# [Prompt]
Your answer should be every line with the word "assert", copied from the data below.

# [Records for processing]
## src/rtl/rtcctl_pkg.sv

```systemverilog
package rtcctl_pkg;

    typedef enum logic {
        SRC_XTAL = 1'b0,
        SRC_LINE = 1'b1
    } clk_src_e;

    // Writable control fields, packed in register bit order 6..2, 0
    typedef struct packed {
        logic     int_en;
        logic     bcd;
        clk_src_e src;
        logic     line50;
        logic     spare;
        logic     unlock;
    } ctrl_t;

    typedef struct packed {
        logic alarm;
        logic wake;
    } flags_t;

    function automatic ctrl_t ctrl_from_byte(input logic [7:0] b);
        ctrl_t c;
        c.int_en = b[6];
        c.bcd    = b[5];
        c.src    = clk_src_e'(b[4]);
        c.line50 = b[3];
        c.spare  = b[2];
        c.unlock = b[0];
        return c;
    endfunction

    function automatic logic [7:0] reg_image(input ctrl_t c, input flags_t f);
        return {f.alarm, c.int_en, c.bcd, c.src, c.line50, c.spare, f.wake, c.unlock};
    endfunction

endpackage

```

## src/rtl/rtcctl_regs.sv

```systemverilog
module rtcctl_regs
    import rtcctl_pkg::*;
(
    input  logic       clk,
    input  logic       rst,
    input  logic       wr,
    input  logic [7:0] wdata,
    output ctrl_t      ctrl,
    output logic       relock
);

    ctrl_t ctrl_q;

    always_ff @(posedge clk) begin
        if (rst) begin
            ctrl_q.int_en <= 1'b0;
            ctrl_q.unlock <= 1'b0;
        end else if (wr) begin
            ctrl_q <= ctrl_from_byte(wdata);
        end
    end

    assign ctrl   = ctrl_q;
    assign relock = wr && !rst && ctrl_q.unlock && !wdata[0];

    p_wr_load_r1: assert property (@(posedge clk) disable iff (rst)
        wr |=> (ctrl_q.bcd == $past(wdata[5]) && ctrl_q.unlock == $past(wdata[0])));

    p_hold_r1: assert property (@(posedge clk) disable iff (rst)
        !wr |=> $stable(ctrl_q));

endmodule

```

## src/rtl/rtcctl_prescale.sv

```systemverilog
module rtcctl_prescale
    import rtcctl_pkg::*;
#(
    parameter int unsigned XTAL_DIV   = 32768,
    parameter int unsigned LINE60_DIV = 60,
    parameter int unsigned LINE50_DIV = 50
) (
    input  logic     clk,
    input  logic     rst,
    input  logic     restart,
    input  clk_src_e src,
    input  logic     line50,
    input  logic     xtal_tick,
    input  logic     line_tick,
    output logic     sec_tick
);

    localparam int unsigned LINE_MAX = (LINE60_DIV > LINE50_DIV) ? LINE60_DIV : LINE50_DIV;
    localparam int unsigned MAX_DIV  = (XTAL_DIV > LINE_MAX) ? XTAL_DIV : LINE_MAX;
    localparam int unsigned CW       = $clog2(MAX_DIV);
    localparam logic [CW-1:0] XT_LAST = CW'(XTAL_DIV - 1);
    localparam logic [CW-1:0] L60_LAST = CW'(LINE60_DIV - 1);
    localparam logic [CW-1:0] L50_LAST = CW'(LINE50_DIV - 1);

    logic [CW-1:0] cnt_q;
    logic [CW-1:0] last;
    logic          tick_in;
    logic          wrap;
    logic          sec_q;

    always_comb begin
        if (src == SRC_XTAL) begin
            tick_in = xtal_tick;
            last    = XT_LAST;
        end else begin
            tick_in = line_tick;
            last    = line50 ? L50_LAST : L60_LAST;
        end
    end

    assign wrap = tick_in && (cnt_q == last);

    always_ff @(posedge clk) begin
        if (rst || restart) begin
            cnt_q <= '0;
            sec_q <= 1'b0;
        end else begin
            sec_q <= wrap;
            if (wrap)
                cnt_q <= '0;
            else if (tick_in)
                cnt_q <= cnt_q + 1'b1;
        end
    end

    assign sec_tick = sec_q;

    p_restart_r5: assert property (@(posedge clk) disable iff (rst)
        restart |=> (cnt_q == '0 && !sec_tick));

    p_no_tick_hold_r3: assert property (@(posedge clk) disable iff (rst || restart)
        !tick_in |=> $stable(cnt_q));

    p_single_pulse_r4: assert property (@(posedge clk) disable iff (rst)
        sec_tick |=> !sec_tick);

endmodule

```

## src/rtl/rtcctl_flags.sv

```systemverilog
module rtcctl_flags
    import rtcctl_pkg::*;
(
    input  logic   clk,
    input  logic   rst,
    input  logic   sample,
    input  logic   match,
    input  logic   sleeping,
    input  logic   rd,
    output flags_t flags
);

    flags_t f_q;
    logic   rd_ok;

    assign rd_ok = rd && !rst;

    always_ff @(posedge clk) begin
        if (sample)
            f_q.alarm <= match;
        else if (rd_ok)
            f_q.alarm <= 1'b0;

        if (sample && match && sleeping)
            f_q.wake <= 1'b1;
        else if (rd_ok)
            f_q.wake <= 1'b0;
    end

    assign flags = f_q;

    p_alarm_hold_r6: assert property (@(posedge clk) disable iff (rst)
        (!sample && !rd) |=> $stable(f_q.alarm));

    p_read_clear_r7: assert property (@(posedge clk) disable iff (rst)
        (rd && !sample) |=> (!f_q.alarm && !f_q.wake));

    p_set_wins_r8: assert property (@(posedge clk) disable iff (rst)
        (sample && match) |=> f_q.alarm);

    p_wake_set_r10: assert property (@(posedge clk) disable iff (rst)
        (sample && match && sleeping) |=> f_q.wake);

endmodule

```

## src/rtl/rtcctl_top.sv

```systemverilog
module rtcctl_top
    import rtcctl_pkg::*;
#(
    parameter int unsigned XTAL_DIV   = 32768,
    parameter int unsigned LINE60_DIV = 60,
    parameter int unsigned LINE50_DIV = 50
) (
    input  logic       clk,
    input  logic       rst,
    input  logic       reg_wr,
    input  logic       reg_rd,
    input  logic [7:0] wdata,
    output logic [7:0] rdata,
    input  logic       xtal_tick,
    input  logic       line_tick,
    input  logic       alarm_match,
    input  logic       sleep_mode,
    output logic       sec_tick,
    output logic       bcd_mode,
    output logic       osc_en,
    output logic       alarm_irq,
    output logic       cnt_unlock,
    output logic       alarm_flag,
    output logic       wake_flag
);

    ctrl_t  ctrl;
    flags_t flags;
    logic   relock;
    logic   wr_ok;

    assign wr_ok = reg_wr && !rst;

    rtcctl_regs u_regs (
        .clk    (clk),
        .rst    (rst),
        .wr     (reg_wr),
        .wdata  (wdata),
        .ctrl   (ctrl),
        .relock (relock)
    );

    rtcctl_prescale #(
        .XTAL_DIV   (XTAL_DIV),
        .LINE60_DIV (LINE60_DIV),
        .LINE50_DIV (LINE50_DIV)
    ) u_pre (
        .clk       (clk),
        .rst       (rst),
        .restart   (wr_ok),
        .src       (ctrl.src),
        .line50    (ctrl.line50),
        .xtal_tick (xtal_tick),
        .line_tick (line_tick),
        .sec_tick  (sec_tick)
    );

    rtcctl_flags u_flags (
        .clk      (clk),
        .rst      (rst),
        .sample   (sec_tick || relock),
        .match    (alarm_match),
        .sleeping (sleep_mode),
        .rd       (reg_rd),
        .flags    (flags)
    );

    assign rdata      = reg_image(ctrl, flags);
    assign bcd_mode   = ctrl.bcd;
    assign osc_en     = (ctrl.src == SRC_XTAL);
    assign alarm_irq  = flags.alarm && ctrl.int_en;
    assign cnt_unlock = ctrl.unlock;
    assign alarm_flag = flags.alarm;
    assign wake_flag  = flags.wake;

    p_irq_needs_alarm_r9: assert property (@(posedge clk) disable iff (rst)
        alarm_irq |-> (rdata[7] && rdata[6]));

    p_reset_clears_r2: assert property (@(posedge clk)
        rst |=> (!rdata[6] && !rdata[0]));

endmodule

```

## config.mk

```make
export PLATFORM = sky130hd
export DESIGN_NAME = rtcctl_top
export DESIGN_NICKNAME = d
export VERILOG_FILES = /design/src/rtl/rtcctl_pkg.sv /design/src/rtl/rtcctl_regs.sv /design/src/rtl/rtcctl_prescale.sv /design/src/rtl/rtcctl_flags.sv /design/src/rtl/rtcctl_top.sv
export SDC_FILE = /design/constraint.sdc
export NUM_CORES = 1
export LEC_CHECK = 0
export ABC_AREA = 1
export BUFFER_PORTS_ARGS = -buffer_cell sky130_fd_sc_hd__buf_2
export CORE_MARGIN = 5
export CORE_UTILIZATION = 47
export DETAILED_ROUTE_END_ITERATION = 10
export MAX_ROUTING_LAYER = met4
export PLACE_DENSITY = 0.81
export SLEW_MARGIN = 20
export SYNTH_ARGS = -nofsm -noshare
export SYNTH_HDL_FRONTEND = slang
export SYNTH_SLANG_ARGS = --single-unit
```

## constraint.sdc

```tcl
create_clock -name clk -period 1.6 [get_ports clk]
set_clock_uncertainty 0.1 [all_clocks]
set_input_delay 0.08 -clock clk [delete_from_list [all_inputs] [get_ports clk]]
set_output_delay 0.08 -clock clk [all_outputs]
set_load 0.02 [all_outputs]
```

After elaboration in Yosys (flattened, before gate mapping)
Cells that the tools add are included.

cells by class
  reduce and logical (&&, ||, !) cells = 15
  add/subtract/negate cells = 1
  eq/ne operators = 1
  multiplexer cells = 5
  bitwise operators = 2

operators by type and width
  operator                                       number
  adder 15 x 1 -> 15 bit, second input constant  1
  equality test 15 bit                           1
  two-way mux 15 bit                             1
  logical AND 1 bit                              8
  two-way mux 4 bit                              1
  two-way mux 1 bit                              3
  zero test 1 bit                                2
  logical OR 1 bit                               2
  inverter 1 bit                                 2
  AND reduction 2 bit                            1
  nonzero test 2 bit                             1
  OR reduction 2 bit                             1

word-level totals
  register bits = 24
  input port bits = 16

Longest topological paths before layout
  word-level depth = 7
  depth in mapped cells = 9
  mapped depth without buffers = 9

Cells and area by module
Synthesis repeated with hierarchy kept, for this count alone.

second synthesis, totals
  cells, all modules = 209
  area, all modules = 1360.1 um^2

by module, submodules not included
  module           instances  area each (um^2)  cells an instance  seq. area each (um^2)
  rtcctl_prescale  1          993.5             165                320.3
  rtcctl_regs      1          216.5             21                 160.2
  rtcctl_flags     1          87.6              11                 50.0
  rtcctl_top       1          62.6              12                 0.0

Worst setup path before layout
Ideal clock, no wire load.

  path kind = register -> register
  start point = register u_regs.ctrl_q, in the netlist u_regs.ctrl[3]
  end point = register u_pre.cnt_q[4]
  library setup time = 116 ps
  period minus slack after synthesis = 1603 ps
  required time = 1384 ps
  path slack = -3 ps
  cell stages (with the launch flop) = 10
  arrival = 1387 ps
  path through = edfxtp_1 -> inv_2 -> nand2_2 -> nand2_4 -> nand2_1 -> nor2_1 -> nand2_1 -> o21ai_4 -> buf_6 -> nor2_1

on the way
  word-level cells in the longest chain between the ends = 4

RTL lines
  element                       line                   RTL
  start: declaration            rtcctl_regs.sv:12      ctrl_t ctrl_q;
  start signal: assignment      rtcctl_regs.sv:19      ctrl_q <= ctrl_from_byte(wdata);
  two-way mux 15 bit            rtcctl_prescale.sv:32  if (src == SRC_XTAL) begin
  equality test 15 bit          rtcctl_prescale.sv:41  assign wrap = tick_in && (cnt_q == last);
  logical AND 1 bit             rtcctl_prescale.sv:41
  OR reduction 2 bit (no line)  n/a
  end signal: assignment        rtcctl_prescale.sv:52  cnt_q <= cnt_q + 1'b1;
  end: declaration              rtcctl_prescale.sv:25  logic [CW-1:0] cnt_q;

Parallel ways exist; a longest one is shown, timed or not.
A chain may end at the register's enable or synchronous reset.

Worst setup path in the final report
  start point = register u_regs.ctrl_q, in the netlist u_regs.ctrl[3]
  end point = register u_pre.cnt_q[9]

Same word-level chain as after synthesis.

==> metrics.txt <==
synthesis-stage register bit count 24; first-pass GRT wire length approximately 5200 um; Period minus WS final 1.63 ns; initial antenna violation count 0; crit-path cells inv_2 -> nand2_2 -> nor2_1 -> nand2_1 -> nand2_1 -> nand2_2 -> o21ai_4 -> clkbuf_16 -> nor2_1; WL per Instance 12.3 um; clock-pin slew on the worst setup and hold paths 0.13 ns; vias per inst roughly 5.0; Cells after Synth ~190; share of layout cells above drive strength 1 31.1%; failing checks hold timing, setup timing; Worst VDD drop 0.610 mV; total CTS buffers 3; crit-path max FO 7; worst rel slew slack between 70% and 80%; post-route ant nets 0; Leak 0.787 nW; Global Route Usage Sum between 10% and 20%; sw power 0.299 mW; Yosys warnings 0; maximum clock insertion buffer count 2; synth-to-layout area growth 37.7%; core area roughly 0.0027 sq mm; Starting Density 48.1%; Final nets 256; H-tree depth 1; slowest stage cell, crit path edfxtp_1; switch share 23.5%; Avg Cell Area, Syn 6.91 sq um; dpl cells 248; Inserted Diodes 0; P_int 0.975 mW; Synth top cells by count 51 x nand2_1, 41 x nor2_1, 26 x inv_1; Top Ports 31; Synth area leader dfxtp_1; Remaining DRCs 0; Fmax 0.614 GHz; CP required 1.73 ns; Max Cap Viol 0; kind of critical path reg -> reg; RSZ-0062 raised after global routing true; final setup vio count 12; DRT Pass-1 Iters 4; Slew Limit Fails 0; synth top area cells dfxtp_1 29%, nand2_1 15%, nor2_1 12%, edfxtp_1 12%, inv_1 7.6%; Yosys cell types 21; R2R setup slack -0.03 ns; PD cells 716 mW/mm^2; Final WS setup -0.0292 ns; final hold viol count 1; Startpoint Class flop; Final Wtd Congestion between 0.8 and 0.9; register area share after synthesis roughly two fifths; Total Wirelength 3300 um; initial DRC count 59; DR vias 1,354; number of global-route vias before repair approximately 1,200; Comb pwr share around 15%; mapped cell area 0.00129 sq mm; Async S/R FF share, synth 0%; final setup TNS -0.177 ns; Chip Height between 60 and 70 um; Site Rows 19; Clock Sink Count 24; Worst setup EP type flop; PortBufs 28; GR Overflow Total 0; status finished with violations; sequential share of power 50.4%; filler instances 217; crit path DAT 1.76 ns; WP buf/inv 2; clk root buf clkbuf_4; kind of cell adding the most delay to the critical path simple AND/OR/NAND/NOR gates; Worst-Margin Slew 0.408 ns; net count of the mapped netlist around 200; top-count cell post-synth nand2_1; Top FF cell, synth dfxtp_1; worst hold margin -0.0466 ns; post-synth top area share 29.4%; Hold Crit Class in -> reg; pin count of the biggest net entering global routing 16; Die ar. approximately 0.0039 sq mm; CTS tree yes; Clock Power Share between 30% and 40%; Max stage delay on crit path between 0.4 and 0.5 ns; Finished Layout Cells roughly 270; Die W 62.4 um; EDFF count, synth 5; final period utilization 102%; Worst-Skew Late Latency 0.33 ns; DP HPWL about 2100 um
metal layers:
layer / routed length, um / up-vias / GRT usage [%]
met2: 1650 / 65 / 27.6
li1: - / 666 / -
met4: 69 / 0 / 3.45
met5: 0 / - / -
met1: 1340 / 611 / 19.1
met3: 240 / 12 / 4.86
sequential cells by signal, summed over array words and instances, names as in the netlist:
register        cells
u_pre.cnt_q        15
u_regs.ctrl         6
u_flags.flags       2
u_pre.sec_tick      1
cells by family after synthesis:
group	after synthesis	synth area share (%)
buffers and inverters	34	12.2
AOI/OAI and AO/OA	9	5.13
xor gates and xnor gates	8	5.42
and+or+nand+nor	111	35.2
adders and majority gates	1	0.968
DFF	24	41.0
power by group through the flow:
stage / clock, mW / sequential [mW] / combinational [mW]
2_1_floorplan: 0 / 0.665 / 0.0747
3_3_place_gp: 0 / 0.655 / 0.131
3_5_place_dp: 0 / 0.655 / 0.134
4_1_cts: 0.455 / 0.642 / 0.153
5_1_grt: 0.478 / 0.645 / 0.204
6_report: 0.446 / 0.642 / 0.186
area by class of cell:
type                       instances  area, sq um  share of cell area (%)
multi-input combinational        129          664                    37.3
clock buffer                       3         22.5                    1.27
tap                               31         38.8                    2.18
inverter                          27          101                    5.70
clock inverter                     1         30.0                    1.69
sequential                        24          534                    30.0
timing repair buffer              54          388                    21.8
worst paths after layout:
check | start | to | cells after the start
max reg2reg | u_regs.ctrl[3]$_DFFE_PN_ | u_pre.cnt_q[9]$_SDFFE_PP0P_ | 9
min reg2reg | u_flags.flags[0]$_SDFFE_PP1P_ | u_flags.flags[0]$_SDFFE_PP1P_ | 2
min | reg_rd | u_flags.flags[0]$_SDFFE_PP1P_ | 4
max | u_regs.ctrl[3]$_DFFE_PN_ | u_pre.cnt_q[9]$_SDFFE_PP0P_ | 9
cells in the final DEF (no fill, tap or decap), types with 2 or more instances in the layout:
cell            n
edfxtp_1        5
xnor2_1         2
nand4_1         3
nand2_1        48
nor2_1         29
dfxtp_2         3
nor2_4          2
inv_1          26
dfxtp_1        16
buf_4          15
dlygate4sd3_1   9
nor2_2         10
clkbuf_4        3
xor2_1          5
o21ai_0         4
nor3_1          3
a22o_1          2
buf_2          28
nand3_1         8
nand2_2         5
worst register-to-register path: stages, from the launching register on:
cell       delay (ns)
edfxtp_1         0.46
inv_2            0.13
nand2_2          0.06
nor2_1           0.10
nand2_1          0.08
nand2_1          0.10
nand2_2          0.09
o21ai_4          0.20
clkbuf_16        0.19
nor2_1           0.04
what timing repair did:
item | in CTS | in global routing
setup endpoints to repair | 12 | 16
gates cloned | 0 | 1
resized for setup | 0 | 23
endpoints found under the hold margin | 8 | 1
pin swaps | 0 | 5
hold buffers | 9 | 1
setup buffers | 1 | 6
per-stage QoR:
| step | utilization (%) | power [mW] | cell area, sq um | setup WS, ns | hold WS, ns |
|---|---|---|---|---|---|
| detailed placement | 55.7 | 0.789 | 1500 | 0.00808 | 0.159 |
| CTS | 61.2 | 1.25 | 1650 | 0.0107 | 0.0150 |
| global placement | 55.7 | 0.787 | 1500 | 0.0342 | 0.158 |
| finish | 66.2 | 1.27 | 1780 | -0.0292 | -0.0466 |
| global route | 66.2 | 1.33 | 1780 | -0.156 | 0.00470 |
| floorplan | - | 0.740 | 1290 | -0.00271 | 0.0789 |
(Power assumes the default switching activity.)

# [Final answer]
    p_wr_load_r1: assert property (@(posedge clk) disable iff (rst)
    p_hold_r1: assert property (@(posedge clk) disable iff (rst)
    p_restart_r5: assert property (@(posedge clk) disable iff (rst)
    p_no_tick_hold_r3: assert property (@(posedge clk) disable iff (rst || restart)
    p_single_pulse_r4: assert property (@(posedge clk) disable iff (rst)
    p_alarm_hold_r6: assert property (@(posedge clk) disable iff (rst)
    p_read_clear_r7: assert property (@(posedge clk) disable iff (rst)
    p_set_wins_r8: assert property (@(posedge clk) disable iff (rst)
    p_wake_set_r10: assert property (@(posedge clk) disable iff (rst)
    p_irq_needs_alarm_r9: assert property (@(posedge clk) disable iff (rst)
    p_reset_clears_r2: assert property (@(posedge clk)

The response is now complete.